In efforts to have meaningful and effective health and social services, the new administration is off to emulate the best health and social practises that is available. In a laudable move, President Duterte is sending his secretaries and experts all over the world in studying, developing and implementing projects and programs that will benefit the Filipino people.
One of the most notable public healthcare systems can be found in Cuba. Notwithstanding the economic and political; embargoes since the late 1950s imposed on Cuba, that country has managed to evolve its healthcare system.
Newly minted Department of Health Secretary Paulyn Jean Ubial will be sent to Cuba in order to study its healthcare and health welfare system so as to assimilate and craft a system that will be applicable to the Philippine context.
This is hoped top address the public health system wherein a considerable number of Filipinos die without even seeing the services of health professionals. President cited the experience of Philippine General Hospital physicians who had to provide money for patients to procure needed medicines.
Although the DOH has had its budget increased during the past administration, such additional projects and programs that the new thrust would entail will need additional funding. PAGCOR is one of the potential source of funds since its last declaration of P11,549,625,355.77 of total income can be a source of such funds.
“That’s why I’m sending Secretary Ubial to Cuba. So kung sinong gustong pumunta, that has something to do with human welfare, they have a good practice there and if you guys want to go there you can go, I will allow you,”, “They had perfected a welfare system for all na ba ka makopya natin (that we could copy),” Duterte disclosed.
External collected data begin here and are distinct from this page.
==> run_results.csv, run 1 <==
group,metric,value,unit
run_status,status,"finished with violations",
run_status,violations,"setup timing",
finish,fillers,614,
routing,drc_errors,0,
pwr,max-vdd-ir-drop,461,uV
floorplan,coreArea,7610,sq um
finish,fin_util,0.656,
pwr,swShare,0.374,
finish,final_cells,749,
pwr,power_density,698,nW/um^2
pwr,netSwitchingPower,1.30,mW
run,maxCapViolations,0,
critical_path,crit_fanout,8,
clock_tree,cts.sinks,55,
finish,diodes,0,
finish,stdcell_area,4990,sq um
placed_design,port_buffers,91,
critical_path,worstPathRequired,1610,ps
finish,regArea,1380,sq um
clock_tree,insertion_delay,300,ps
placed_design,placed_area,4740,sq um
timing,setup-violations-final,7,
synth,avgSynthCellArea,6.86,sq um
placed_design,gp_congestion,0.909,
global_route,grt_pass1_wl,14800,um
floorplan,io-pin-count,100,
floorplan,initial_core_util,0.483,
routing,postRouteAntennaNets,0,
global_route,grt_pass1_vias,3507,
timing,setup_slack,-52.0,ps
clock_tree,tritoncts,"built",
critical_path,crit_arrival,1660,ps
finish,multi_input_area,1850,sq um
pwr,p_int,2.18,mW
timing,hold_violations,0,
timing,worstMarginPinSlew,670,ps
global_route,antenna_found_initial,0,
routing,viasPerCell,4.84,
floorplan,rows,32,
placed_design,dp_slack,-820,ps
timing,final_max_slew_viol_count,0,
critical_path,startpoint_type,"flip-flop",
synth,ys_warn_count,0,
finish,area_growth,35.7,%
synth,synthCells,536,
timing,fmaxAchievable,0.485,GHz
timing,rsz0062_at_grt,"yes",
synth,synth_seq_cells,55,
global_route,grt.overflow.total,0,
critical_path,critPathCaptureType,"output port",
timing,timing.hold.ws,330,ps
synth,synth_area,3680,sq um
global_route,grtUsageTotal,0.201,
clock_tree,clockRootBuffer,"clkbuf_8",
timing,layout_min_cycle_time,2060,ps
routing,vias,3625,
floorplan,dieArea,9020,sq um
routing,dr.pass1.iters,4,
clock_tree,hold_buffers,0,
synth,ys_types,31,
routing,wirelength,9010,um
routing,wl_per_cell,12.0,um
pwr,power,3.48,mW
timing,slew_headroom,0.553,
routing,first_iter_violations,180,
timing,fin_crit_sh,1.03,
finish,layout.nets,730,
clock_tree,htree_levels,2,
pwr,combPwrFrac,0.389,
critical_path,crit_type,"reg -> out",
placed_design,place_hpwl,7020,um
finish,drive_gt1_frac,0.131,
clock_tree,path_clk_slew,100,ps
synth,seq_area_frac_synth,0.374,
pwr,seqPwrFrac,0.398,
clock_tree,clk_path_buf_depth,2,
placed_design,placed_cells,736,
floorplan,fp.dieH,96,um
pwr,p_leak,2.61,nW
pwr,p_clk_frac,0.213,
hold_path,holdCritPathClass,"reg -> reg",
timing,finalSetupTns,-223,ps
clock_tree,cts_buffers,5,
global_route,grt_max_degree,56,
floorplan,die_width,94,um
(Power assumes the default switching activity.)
===== config.mk =====
export PLATFORM = sky130hd
export DESIGN_NAME = stc_carrier_nco
export DESIGN_NICKNAME = d
export VERILOG_FILES = /design/src/rtl/stc_carrier_nco.sv
export SDC_FILE = /design/constraint.sdc
export NUM_CORES = 1
export LEC_CHECK = 0
export ABC_AREA = 0
export CORE_MARGIN = 5
export CORE_UTILIZATION = 62
export CTS_CLUSTER_DIAMETER = 120
export DETAILED_ROUTE_END_ITERATION = 8
export GPL_TIMING_DRIVEN = 0
export PLACE_DENSITY = 0.88
export RECOVER_POWER = 50
export SYNTH_ARGS = -nofsm -noshare
export SYNTH_HDL_FRONTEND = slang
export SYNTH_SLANG_ARGS = --single-unit

===== constraint.sdc =====
create_clock -name clk -period 12.8 [get_ports clk]
set_input_delay 1.28 -clock clk [delete_from_list [all_inputs] [get_ports clk]]
set_output_delay 1.28 -clock clk [all_outputs]
set_load 0.005 [all_outputs]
Cuba has been cited by the World Health Organization (WHO) for being efficient in its implementation of universal healthcare.
According to a case study titled “Cuban experience with local production of medicines, technology transfer and improving access to health”, which was published in 2015 by WHO, enlisted the Cuban Government’s changes made in the health sector, which developed prevention of diseases.
“Health activities to fight infectious diseases were carried out nationwide, among them the national polio vaccination campaign; this activity, held annually since 1962, has eliminated polio in Cuba, an achievement officially recognized by the Pan American Health Organization (PAHO) and the (WHO),” it cited
Since 1966, Cuba created the first health science institutes in specialized hospitals and is a fully integrated national system. Also from the WHO, in the year 2015, Cuba was validated as the first country that eliminated transmission of HIV and syphilis in mother to child transmission mode. Cuba posted a national life expectancy average for its citizens at 78.45 years.